* Task prompt
Look through the lines below and extract each one that contains "columns".
• • • • • • •
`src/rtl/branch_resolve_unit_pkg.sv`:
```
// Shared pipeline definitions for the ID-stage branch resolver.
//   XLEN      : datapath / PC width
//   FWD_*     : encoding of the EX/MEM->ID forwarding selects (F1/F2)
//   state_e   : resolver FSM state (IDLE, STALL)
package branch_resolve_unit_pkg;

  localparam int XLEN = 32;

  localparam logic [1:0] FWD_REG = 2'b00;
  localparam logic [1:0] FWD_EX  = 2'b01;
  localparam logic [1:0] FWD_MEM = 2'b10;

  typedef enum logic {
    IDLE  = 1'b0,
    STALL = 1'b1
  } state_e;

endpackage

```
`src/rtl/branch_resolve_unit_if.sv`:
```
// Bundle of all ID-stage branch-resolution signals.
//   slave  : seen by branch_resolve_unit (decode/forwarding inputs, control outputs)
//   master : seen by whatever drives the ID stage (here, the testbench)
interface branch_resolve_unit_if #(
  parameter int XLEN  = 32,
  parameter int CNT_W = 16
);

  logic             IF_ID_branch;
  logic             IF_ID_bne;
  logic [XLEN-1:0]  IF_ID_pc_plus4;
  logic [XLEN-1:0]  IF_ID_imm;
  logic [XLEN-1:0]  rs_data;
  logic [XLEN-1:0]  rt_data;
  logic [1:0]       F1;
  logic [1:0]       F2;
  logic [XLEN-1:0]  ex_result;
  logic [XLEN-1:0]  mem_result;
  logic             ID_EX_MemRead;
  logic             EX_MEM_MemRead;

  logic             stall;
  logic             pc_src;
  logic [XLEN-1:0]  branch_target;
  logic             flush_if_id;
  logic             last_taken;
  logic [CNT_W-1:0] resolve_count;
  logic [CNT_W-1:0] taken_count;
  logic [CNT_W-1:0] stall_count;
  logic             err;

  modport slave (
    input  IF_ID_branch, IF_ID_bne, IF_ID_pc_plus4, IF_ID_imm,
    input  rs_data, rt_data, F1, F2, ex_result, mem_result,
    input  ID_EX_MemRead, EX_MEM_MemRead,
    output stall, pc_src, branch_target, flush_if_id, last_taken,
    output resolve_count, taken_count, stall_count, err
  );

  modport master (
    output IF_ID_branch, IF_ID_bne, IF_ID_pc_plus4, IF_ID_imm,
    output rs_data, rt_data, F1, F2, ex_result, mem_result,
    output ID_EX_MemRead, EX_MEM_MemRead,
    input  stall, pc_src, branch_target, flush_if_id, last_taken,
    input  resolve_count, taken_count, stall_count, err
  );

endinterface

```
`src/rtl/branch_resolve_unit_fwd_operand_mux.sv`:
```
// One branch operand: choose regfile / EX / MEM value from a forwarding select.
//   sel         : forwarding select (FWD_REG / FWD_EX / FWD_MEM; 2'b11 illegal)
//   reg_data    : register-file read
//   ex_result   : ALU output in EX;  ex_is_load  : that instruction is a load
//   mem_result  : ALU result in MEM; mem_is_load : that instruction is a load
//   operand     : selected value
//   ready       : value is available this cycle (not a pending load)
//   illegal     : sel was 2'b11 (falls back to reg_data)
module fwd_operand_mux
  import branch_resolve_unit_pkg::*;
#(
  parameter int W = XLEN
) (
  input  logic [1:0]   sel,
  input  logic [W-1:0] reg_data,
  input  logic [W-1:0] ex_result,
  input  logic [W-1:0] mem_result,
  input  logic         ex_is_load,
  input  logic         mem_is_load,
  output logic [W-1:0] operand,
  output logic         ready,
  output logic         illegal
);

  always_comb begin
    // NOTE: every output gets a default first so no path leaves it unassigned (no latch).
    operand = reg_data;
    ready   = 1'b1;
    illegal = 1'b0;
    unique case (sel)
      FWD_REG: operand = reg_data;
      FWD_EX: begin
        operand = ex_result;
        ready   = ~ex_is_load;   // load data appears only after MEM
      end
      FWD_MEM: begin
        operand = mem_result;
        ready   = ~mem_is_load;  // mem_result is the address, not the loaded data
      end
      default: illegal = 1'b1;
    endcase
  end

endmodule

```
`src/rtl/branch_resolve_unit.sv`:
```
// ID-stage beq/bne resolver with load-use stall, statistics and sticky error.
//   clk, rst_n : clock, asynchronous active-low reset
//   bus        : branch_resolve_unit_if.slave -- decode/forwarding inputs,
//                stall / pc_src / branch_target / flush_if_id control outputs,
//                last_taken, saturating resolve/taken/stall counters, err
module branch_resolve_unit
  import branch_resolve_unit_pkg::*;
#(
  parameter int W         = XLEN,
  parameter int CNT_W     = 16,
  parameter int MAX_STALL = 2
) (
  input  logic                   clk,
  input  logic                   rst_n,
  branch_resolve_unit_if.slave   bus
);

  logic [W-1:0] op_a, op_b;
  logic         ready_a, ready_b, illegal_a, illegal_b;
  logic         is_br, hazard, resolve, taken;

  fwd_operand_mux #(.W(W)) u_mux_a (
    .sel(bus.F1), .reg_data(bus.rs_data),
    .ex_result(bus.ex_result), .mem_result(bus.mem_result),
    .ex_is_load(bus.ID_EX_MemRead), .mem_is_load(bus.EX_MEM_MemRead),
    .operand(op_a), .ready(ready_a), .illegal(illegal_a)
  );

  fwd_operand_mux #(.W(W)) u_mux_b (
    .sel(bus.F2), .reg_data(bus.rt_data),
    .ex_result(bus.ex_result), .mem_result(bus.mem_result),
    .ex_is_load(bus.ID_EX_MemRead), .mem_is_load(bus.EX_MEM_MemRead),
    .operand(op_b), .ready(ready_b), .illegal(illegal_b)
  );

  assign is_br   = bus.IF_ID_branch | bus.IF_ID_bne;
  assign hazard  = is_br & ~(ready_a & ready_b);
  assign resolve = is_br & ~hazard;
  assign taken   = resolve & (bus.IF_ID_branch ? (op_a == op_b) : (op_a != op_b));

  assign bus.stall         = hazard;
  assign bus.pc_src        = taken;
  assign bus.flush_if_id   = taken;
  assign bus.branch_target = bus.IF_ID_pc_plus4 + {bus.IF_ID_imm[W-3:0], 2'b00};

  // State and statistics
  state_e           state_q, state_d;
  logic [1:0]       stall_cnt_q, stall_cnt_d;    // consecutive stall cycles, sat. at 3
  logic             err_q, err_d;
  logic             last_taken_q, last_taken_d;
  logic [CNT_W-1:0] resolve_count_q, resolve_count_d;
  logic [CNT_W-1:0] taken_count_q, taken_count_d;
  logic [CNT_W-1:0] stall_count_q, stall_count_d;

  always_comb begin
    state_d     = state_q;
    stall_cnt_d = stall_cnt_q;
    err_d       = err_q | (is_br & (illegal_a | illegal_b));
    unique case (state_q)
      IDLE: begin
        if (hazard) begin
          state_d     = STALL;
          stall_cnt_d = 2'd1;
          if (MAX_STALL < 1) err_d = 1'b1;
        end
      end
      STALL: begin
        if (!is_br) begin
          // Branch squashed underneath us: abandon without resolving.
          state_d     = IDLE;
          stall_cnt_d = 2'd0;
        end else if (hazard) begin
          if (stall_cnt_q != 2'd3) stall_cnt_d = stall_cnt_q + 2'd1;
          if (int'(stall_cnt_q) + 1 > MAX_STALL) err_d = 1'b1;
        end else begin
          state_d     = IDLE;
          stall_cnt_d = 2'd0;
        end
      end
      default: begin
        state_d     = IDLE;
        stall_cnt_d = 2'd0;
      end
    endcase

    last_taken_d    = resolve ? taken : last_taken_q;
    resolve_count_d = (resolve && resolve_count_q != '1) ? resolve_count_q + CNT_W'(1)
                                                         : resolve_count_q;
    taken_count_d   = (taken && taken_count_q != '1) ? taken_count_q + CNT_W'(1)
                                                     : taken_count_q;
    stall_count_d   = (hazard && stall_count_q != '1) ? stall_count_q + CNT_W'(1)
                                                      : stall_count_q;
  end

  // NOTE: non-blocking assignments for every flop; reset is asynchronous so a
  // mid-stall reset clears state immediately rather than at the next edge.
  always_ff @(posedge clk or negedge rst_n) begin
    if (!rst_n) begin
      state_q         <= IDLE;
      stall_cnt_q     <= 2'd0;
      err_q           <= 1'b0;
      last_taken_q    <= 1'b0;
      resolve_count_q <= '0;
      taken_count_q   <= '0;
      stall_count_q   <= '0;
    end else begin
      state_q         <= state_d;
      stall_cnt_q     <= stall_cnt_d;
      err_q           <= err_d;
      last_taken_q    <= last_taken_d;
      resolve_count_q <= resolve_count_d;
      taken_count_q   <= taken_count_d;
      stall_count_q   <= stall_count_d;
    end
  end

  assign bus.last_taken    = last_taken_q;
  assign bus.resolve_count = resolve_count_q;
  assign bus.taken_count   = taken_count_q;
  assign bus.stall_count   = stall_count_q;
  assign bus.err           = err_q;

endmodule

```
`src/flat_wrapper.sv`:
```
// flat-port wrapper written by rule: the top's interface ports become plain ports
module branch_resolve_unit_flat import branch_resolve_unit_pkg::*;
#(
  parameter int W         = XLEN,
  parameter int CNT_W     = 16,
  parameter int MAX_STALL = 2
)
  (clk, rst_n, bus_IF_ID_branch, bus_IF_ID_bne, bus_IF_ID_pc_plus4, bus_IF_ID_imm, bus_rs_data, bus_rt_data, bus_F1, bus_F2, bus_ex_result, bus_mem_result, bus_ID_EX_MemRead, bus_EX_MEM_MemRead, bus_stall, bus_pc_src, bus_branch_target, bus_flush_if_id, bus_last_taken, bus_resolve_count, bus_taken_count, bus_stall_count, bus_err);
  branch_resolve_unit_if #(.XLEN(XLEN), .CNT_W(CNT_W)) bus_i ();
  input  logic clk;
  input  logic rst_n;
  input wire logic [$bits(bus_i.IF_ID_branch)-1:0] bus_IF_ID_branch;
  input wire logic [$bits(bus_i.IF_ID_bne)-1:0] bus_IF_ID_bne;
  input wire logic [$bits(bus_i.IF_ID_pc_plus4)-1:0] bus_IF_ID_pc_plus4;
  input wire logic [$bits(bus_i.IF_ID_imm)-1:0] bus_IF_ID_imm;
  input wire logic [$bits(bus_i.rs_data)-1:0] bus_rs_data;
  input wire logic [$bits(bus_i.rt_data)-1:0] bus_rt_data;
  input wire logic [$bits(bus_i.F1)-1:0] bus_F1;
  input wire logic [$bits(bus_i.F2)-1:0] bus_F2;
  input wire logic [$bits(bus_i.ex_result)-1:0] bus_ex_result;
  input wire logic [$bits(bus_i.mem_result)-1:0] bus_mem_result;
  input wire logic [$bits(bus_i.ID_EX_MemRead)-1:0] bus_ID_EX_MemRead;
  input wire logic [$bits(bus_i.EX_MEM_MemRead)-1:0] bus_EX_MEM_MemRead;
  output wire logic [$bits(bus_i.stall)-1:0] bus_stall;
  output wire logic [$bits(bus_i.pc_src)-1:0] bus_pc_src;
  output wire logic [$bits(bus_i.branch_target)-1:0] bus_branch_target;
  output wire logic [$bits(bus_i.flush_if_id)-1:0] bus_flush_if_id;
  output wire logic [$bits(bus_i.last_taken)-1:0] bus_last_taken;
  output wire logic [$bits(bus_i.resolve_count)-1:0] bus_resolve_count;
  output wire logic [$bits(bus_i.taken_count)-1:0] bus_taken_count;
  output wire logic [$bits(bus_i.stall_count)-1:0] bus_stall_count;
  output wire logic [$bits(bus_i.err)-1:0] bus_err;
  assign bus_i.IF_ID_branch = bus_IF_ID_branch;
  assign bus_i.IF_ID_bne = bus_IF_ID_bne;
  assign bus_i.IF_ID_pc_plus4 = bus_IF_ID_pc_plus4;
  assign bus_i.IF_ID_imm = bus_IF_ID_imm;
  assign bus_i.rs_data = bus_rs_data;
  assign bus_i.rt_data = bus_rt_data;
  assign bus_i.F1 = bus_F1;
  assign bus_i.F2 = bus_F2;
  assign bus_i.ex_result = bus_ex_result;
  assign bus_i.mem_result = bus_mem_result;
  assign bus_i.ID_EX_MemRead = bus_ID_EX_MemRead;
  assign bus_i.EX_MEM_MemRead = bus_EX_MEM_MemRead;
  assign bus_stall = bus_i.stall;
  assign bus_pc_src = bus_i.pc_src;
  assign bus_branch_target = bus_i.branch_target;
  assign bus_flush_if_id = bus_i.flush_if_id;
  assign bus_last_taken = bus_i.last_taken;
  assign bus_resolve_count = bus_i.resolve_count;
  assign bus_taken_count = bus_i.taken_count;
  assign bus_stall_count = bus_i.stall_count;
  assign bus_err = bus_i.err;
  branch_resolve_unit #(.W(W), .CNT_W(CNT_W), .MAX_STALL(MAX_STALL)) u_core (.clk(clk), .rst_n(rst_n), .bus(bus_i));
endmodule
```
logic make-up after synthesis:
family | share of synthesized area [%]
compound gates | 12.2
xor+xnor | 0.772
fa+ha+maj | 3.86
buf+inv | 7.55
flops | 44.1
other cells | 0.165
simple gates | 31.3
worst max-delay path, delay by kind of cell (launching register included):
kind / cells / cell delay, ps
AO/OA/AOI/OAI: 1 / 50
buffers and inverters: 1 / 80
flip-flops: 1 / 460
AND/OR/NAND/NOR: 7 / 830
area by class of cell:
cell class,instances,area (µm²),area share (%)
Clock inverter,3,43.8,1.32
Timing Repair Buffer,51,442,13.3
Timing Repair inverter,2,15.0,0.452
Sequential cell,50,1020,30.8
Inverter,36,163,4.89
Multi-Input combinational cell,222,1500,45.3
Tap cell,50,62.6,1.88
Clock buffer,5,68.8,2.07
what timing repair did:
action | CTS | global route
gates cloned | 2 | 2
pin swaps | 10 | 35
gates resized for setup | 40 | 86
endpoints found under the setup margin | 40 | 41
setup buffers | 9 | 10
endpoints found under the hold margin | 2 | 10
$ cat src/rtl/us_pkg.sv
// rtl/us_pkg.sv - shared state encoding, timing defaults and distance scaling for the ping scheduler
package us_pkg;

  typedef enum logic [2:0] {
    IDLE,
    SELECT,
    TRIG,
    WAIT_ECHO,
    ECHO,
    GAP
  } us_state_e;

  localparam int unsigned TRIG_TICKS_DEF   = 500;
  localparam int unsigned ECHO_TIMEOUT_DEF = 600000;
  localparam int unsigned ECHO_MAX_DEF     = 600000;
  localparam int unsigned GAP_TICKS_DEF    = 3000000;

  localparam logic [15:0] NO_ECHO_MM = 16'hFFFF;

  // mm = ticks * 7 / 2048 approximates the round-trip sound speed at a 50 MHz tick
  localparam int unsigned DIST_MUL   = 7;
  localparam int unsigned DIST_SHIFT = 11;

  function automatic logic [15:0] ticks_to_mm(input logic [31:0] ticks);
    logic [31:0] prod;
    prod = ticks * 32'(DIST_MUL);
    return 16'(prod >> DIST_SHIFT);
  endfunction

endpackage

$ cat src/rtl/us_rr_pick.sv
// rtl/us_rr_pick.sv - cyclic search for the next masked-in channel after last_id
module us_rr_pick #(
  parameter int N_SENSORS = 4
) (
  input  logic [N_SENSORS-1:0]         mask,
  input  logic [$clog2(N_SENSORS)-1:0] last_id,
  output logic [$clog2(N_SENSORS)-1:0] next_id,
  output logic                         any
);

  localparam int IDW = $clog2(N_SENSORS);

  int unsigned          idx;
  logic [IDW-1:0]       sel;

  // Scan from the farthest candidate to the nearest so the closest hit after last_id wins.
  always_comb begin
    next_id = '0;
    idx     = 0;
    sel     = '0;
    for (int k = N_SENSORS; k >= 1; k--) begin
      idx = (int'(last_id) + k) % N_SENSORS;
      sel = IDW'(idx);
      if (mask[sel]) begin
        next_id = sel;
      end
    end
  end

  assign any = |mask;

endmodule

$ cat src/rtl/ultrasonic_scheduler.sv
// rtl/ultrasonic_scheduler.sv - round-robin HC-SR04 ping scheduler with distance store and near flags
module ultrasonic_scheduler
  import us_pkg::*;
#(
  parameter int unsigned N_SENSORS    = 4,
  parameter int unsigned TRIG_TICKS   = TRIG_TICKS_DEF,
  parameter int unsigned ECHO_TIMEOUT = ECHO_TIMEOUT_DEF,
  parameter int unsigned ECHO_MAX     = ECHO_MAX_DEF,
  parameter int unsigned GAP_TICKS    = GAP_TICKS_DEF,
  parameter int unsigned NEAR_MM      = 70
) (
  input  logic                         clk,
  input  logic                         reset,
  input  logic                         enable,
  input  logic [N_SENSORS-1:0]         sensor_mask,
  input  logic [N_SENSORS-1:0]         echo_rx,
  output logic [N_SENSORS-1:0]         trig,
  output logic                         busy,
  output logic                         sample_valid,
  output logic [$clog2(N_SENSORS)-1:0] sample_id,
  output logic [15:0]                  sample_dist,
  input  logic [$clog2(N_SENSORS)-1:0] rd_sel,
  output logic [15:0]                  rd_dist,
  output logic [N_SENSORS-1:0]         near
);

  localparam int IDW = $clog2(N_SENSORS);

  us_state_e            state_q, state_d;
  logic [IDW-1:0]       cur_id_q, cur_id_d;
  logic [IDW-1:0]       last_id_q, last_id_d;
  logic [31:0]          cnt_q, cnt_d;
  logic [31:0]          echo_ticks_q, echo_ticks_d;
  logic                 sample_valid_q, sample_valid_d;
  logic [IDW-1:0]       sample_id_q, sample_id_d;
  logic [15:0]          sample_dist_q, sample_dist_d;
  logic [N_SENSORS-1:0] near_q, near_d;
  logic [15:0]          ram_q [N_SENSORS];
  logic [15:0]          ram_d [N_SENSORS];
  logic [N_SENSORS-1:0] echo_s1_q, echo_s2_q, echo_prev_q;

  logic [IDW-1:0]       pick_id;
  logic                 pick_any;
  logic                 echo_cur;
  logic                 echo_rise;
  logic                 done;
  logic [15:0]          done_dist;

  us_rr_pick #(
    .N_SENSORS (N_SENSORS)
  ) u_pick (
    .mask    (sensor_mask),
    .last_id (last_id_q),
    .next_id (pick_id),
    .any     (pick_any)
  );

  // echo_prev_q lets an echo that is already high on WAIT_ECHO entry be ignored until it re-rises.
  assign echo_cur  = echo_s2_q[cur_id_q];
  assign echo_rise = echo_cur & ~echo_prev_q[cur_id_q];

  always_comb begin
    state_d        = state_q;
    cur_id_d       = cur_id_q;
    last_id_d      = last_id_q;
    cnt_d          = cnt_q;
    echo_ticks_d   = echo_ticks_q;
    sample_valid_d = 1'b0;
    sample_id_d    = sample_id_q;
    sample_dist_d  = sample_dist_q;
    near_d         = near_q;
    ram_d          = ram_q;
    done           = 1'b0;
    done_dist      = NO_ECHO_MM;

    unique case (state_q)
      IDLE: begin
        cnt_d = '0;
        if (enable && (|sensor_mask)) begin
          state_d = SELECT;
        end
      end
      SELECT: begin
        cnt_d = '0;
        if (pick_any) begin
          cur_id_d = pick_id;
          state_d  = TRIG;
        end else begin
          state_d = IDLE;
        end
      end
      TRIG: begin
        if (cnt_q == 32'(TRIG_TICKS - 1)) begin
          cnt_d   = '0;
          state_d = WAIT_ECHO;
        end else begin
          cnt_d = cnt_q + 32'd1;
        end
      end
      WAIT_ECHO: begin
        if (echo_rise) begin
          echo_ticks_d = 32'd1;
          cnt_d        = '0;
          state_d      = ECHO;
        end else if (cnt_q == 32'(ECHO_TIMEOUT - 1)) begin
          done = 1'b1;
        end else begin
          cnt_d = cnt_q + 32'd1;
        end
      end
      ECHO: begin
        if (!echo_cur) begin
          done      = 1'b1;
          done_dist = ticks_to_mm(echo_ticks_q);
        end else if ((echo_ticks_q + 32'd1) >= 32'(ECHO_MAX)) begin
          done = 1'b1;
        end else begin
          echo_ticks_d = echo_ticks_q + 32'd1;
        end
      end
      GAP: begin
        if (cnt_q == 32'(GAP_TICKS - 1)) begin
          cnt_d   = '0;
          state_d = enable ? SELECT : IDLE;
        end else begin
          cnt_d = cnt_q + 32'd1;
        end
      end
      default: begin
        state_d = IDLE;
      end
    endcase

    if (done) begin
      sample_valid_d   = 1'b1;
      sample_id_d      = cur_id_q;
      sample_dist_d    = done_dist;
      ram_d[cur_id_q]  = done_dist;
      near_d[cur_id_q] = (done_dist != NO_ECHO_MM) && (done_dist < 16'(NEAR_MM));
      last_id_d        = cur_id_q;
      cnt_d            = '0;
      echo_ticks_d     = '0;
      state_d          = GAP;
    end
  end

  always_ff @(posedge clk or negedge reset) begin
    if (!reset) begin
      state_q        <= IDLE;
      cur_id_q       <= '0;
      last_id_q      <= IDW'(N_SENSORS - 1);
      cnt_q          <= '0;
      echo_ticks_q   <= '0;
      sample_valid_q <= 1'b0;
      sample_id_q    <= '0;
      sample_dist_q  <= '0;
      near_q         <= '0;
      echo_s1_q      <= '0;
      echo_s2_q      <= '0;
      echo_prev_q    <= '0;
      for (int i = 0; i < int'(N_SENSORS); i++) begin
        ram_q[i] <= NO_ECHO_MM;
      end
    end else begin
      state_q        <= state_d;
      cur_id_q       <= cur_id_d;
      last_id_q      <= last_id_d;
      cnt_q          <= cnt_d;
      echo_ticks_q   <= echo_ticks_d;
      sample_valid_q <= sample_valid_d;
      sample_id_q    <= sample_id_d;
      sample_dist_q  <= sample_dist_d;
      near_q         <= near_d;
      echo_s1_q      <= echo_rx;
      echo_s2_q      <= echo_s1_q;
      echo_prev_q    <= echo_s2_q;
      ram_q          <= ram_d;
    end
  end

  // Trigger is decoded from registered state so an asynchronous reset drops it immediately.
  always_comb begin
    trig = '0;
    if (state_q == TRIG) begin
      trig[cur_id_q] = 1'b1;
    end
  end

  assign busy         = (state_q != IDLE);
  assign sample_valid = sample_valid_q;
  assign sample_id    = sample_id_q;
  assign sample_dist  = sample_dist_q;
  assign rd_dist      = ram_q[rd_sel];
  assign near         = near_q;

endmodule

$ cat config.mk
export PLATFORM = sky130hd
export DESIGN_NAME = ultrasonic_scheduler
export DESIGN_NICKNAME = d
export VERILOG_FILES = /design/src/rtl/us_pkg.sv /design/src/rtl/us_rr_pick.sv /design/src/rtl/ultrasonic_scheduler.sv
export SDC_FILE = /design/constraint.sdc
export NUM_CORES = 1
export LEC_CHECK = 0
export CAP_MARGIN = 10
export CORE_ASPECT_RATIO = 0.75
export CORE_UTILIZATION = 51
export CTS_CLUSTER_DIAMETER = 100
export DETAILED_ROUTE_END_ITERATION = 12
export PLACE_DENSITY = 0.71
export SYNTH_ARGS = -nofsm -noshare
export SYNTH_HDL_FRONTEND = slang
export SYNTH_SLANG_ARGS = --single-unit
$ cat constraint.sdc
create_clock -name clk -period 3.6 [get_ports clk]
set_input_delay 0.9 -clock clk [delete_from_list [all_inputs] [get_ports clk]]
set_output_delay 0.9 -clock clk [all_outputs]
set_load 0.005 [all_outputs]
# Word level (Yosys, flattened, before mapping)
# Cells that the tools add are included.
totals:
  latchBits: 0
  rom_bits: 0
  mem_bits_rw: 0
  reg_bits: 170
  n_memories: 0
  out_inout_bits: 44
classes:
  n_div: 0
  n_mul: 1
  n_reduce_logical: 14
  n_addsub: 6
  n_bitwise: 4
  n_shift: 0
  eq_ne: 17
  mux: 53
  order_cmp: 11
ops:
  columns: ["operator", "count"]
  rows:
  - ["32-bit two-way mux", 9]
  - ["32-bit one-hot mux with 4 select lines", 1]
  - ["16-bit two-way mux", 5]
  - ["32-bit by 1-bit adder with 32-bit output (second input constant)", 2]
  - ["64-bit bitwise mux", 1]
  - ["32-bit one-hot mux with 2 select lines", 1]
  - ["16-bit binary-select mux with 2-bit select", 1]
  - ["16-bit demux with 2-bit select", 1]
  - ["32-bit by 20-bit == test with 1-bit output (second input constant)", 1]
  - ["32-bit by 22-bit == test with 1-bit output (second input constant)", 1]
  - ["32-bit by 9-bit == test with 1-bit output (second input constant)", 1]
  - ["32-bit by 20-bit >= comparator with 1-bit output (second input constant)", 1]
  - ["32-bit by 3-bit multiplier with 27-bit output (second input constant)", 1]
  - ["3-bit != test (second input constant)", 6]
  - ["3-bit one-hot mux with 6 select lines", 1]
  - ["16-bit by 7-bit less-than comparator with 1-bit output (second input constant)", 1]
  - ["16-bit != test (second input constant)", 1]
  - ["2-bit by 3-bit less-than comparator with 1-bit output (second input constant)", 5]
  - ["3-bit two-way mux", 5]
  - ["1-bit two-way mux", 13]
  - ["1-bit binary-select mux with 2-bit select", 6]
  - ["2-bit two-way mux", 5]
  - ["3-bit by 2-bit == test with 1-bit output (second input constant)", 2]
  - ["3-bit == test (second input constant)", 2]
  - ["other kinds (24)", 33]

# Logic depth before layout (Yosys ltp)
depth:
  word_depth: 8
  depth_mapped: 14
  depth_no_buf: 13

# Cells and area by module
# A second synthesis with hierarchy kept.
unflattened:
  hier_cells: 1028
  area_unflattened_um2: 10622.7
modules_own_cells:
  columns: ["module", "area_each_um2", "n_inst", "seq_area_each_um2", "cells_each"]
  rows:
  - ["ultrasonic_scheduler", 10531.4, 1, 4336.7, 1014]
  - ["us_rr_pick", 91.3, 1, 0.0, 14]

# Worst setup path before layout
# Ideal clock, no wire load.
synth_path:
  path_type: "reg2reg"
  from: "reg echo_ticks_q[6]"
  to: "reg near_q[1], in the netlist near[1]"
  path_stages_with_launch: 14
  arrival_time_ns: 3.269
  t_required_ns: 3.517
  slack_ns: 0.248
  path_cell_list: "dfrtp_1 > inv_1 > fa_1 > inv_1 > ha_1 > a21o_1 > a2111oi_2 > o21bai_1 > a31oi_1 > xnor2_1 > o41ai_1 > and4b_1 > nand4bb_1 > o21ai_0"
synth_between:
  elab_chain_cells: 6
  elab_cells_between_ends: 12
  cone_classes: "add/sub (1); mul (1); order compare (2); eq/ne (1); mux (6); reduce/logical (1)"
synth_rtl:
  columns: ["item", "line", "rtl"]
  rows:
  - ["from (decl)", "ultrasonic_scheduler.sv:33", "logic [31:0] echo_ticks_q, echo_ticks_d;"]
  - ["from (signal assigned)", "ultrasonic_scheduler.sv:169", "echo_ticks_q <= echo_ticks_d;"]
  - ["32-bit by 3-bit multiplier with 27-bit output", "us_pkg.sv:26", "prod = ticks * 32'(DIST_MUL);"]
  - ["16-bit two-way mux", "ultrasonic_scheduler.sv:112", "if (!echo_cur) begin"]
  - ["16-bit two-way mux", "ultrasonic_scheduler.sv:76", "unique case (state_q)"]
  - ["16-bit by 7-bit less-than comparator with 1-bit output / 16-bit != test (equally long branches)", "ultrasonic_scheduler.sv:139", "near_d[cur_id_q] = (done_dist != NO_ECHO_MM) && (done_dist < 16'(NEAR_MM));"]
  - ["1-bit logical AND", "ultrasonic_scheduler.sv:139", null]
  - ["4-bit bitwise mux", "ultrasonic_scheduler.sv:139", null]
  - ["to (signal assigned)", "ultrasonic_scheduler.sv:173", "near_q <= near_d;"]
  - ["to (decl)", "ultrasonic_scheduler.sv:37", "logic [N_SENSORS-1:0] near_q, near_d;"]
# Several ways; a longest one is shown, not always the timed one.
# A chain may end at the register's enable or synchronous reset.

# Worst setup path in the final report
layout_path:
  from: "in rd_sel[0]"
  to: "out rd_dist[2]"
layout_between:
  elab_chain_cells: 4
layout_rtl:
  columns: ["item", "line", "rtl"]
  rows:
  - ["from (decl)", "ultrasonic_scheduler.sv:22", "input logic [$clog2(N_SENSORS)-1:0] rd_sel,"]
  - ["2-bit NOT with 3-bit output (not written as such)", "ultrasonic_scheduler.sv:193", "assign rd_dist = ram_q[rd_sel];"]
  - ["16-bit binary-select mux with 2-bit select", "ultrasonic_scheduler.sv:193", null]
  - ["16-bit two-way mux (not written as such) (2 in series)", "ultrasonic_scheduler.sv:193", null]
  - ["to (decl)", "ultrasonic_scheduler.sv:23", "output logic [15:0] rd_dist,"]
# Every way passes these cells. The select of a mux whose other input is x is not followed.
• • • • • • •
* Task answer
  columns: ["operator", "count"]
  columns: ["module", "area_each_um2", "n_inst", "seq_area_each_um2", "cells_each"]
  columns: ["item", "line", "rtl"]
  columns: ["item", "line", "rtl"]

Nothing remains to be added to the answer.